▶ EXERCISE AIM: Count the lines holding the string "else" in the records, and give only the count.

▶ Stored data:

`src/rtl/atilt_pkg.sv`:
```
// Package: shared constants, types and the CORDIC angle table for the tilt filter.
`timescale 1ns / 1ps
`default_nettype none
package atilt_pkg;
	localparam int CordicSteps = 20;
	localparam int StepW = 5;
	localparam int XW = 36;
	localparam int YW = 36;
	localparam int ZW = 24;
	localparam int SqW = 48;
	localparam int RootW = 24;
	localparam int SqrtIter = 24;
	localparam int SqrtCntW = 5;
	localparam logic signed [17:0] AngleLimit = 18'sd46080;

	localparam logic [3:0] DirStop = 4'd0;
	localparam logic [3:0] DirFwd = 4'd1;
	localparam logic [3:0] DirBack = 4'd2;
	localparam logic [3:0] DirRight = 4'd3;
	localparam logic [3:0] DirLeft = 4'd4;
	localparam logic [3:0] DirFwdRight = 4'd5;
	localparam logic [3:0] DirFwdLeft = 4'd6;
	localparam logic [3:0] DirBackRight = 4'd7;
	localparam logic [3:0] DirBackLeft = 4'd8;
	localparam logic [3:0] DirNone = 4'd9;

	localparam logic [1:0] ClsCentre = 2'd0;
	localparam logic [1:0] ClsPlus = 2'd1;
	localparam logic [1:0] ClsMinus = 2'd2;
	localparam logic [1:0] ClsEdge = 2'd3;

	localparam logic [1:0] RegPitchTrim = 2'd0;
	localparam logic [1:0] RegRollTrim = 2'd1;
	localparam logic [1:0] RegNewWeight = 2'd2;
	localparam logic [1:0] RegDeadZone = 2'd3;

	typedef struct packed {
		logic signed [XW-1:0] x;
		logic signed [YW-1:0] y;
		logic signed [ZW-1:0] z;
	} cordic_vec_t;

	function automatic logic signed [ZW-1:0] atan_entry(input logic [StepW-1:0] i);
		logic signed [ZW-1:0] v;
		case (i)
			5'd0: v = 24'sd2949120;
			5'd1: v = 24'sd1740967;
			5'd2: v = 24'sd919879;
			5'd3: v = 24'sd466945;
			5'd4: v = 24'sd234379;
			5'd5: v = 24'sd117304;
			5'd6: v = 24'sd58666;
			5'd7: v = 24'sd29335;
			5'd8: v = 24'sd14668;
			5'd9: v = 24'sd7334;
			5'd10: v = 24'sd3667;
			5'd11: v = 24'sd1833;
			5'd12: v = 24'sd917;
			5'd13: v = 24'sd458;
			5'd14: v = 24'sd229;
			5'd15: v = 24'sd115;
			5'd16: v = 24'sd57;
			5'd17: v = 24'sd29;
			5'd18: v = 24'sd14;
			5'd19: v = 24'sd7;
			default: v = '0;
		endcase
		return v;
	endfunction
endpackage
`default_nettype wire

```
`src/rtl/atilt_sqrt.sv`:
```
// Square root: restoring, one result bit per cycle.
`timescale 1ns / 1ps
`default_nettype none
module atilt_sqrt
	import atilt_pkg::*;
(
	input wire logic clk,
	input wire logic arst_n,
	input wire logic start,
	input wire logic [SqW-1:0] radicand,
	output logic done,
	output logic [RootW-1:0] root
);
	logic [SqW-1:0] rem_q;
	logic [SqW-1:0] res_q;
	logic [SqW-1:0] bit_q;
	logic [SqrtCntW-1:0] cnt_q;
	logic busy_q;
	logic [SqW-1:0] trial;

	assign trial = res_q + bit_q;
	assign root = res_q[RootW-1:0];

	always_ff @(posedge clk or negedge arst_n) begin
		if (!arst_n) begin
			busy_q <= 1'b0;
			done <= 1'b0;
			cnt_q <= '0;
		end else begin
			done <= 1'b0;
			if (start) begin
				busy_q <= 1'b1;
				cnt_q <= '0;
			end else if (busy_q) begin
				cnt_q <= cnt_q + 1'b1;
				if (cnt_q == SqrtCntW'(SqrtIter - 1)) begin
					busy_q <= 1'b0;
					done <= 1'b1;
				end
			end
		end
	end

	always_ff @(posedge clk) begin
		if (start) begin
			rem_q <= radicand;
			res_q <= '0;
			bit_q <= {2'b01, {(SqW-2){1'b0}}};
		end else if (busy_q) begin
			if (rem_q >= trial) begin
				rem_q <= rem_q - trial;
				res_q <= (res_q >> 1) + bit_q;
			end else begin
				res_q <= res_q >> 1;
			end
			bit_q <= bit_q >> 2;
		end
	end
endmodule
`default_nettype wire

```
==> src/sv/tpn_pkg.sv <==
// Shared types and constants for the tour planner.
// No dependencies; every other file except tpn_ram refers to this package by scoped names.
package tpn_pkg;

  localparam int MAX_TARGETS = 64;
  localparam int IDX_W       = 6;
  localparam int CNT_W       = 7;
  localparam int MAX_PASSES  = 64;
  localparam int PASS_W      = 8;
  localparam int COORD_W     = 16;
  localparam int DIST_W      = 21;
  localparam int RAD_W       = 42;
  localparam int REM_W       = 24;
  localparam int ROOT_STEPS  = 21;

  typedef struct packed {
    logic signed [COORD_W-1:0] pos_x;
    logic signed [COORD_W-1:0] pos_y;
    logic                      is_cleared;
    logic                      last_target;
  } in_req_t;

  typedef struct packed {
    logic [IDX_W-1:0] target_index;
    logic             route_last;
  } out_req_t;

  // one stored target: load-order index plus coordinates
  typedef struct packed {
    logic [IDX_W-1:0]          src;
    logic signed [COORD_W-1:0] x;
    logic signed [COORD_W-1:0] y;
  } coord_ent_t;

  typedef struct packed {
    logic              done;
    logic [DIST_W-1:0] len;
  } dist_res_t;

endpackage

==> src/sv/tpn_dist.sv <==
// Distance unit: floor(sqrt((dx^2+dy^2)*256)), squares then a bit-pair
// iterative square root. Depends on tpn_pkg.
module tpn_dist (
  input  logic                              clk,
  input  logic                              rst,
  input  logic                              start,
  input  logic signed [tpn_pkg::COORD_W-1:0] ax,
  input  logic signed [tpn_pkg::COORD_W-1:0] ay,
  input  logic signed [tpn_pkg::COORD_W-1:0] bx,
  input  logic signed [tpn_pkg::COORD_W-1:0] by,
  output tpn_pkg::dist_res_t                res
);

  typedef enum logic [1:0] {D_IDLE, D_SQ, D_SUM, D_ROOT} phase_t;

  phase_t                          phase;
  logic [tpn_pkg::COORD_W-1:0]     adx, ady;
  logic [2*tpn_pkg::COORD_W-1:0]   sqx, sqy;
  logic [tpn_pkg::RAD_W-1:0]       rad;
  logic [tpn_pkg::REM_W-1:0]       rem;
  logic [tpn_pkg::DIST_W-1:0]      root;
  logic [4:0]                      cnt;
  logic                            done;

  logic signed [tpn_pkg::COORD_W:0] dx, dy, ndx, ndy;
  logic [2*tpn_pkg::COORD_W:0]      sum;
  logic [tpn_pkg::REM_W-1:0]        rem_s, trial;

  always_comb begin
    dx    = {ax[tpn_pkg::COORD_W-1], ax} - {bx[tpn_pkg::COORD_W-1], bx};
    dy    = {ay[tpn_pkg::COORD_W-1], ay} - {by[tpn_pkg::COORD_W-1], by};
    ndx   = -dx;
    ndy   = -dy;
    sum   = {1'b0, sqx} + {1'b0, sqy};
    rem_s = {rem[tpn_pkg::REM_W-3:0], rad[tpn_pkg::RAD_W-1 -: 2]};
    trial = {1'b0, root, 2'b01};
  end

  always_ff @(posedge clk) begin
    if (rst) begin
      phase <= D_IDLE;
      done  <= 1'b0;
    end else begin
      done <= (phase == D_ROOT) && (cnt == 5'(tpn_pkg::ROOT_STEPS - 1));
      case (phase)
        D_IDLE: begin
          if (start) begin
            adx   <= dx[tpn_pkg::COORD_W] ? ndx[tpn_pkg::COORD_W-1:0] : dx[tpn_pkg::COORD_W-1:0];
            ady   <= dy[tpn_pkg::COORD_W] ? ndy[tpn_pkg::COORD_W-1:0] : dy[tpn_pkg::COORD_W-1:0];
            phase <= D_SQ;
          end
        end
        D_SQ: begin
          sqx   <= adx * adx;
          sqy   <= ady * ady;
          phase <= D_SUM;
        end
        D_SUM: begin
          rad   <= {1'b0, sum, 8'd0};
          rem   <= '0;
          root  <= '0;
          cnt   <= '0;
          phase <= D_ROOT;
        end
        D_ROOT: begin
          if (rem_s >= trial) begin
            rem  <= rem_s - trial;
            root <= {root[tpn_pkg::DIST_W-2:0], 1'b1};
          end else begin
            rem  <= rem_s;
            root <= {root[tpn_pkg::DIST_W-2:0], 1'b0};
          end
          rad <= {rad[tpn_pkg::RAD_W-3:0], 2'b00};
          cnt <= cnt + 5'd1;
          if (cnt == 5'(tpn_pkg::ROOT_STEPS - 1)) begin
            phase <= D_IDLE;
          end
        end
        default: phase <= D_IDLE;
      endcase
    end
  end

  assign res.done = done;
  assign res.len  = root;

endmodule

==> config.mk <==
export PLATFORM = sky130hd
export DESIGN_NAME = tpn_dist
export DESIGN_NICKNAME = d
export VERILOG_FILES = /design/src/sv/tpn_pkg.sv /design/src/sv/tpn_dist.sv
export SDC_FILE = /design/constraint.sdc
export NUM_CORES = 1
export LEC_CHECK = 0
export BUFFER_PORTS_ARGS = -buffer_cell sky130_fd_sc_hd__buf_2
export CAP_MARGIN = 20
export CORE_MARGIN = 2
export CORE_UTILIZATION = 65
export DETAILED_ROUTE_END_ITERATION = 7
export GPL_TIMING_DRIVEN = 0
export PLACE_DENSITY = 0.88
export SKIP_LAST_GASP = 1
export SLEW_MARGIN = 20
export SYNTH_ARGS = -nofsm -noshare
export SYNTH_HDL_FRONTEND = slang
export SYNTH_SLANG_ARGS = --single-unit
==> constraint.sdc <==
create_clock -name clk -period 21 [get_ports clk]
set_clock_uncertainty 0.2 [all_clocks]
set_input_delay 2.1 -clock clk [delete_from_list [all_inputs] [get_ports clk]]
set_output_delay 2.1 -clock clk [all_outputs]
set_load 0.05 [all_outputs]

▶ RESPONSE AREA: 6